Every line of the material below that contains the string "qcnt" must appear in the answer.

┄┄┄┄┄┄┄┄┄┄

===== src/hdl/eeprom_pkg.sv =====
package eeprom_pkg;

    localparam int ADDR_W = 11;   // 2 KB, upper 3 bits go in the control byte
    localparam int DATA_W = 8;

    // fixed device type of a 24Cxx part
    localparam logic [3:0] DEV_CODE = 4'b1010;

    // bit level commands from the sequencer to the bit engine
    typedef enum logic [1:0]
    {
        CMD_START = 2'd0,
        CMD_STOP  = 2'd1,
        CMD_WRITE = 2'd2,
        CMD_READ  = 2'd3
    } i2c_cmd_t;

    // one-hot byte sequencer states
    typedef enum logic [10:0]
    {
        S_IDLE   = 11'b000_0000_0001,
        S_START  = 11'b000_0000_0010,
        S_CTRL_W = 11'b000_0000_0100,
        S_ADDR   = 11'b000_0000_1000,
        S_DATA_W = 11'b000_0001_0000,
        S_RSTART = 11'b000_0010_0000,
        S_CTRL_R = 11'b000_0100_0000,
        S_DATA_R = 11'b000_1000_0000,
        S_MNACK  = 11'b001_0000_0000,
        S_STOP   = 11'b010_0000_0000,
        S_FINISH = 11'b100_0000_0000
    } seq_state_t;

endpackage


===== src/hdl/i2c_bit_if.sv =====
`timescale 1ns/1ps

interface i2c_bit_if
    import eeprom_pkg::*;
(
    input logic CLK
);

    i2c_cmd_t cmd;
    logic     cmd_valid;   // held with cmd and tx_bit until done
    logic     tx_bit;
    logic     rx_bit;      // valid while done is high
    logic     done;        // single cycle, end of the bit

    modport seq
    (
        input  CLK,
        output cmd,
        output cmd_valid,
        output tx_bit,
        input  rx_bit,
        input  done
    );

    modport engine
    (
        input  CLK,
        input  cmd,
        input  cmd_valid,
        input  tx_bit,
        output rx_bit,
        output done
    );

endinterface


===== src/hdl/i2c_bit_engine.sv =====
`timescale 1ns/1ps

module i2c_bit_engine
    import eeprom_pkg::*;
#(
    parameter int CLK_DIV = 4
)
(
    input  logic      CLK,
    input  logic      RESET,
    i2c_bit_if.engine bit_bus,
    output logic      scl,
    output logic      sda_oe,
    input  logic      sda_in
);

    localparam int QW = (CLK_DIV > 1) ? $clog2(CLK_DIV) : 1;
    localparam logic [QW-1:0] Q_LAST = QW'(CLK_DIV - 1);

    logic          busy;
    logic [QW-1:0] qcnt;      // cycles within a quarter
    logic [1:0]    phase;     // quarter of the SCL period
    i2c_cmd_t      cmd_q;
    logic          tx_q;
    logic          rx_q;
    logic          accept;
    logic          q_end;
    logic          sample;

    // line levels {scl, sda_oe} for one quarter of a command
    function automatic logic [1:0] line_state(input i2c_cmd_t cmd, input logic [1:0] ph,
                                              input logic tx, input logic scl_now);
        logic [1:0] res;
        res = {scl_now, 1'b0};
        case (cmd)
            CMD_START:
            begin
                case (ph)
                    2'd0:    res = {scl_now, 1'b0};   // release sda first
                    2'd1:    res = 2'b10;
                    2'd2:    res = 2'b11;             // sda falls, scl high
                    default: res = 2'b01;
                endcase
            end
            CMD_STOP:
            begin
                case (ph)
                    2'd0:       res = 2'b01;
                    2'd1, 2'd2: res = 2'b11;
                    default:    res = 2'b10;          // sda rises, scl high
                endcase
            end
            CMD_WRITE:
                res = {(ph == 2'd1) || (ph == 2'd2), ~tx};
            default:
                res = {(ph == 2'd1) || (ph == 2'd2), 1'b0};
        endcase
        return res;
    endfunction

    assign accept = !busy && bit_bus.cmd_valid;
    assign q_end  = busy && (qcnt == Q_LAST);
    assign sample = busy && (cmd_q == CMD_READ) && (phase == 2'd2) && (qcnt == '0);

    assign bit_bus.done   = q_end && (phase == 2'd3);
    assign bit_bus.rx_bit = rx_q;

    always_ff @(posedge CLK)
    begin
        if (RESET)
        begin
            busy   <= 1'b0;
            qcnt   <= '0;
            phase  <= 2'd0;
            scl    <= 1'b1;
            sda_oe <= 1'b0;
        end
        else if (accept)
        begin
            busy  <= 1'b1;
            qcnt  <= '0;
            phase <= 2'd0;
            {scl, sda_oe} <= line_state(bit_bus.cmd, 2'd0, bit_bus.tx_bit, scl);
        end
        else if (q_end)
        begin
            qcnt  <= '0;
            phase <= phase + 2'd1;
            if (phase == 2'd3)
                busy <= 1'b0;   // lines hold their last quarter
            else
                {scl, sda_oe} <= line_state(cmd_q, phase + 2'd1, tx_q, scl);
        end
        else if (busy)
        begin
            qcnt <= qcnt + 1'b1;
        end
    end

    always_ff @(posedge CLK)
    begin
        if (accept)
        begin
            cmd_q <= bit_bus.cmd;
            tx_q  <= bit_bus.tx_bit;
        end
        if (sample)
            rx_q <= sda_in;   // midpoint of scl high
    end

endmodule
==> config.mk <==
export PLATFORM = sky130hd
export DESIGN_NAME = regFile
export DESIGN_NICKNAME = d
export VERILOG_FILES = /design/src/hw/cpuPkg.sv /design/src/hw/regFile.sv
export SDC_FILE = /design/constraint.sdc
export NUM_CORES = 2
export LEC_CHECK = 0
export BUFFER_PORTS_ARGS = -buffer_cell sky130_fd_sc_hd__buf_2
export CORE_ASPECT_RATIO = 2
export CORE_MARGIN = 2
export CORE_UTILIZATION = 25
export CTS_CLUSTER_DIAMETER = 150
export DETAILED_ROUTE_END_ITERATION = 16
export REMOVE_ABC_BUFFERS = 1
export SLEW_MARGIN = 10
export SYNTH_ARGS = -nofsm -noshare
export SYNTH_HDL_FRONTEND = slang
export SYNTH_SLANG_ARGS = --single-unit
==> constraint.sdc <==
create_clock -name CLK -period 2.1 [get_ports CLK]
set_input_delay 0.105 -clock CLK [delete_from_list [all_inputs] [get_ports CLK]]
set_output_delay 0.105 -clock CLK [all_outputs]
set_load 0.1 [all_outputs]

┄┄┄┄┄┄┄┄┄┄

> **Solved exercise**:
    logic [QW-1:0] qcnt;      // cycles within a quarter
    assign q_end  = busy && (qcnt == Q_LAST);
    assign sample = busy && (cmd_q == CMD_READ) && (phase == 2'd2) && (qcnt == '0);
            qcnt   <= '0;
            qcnt  <= '0;
            qcnt  <= '0;
            qcnt <= qcnt + 1'b1;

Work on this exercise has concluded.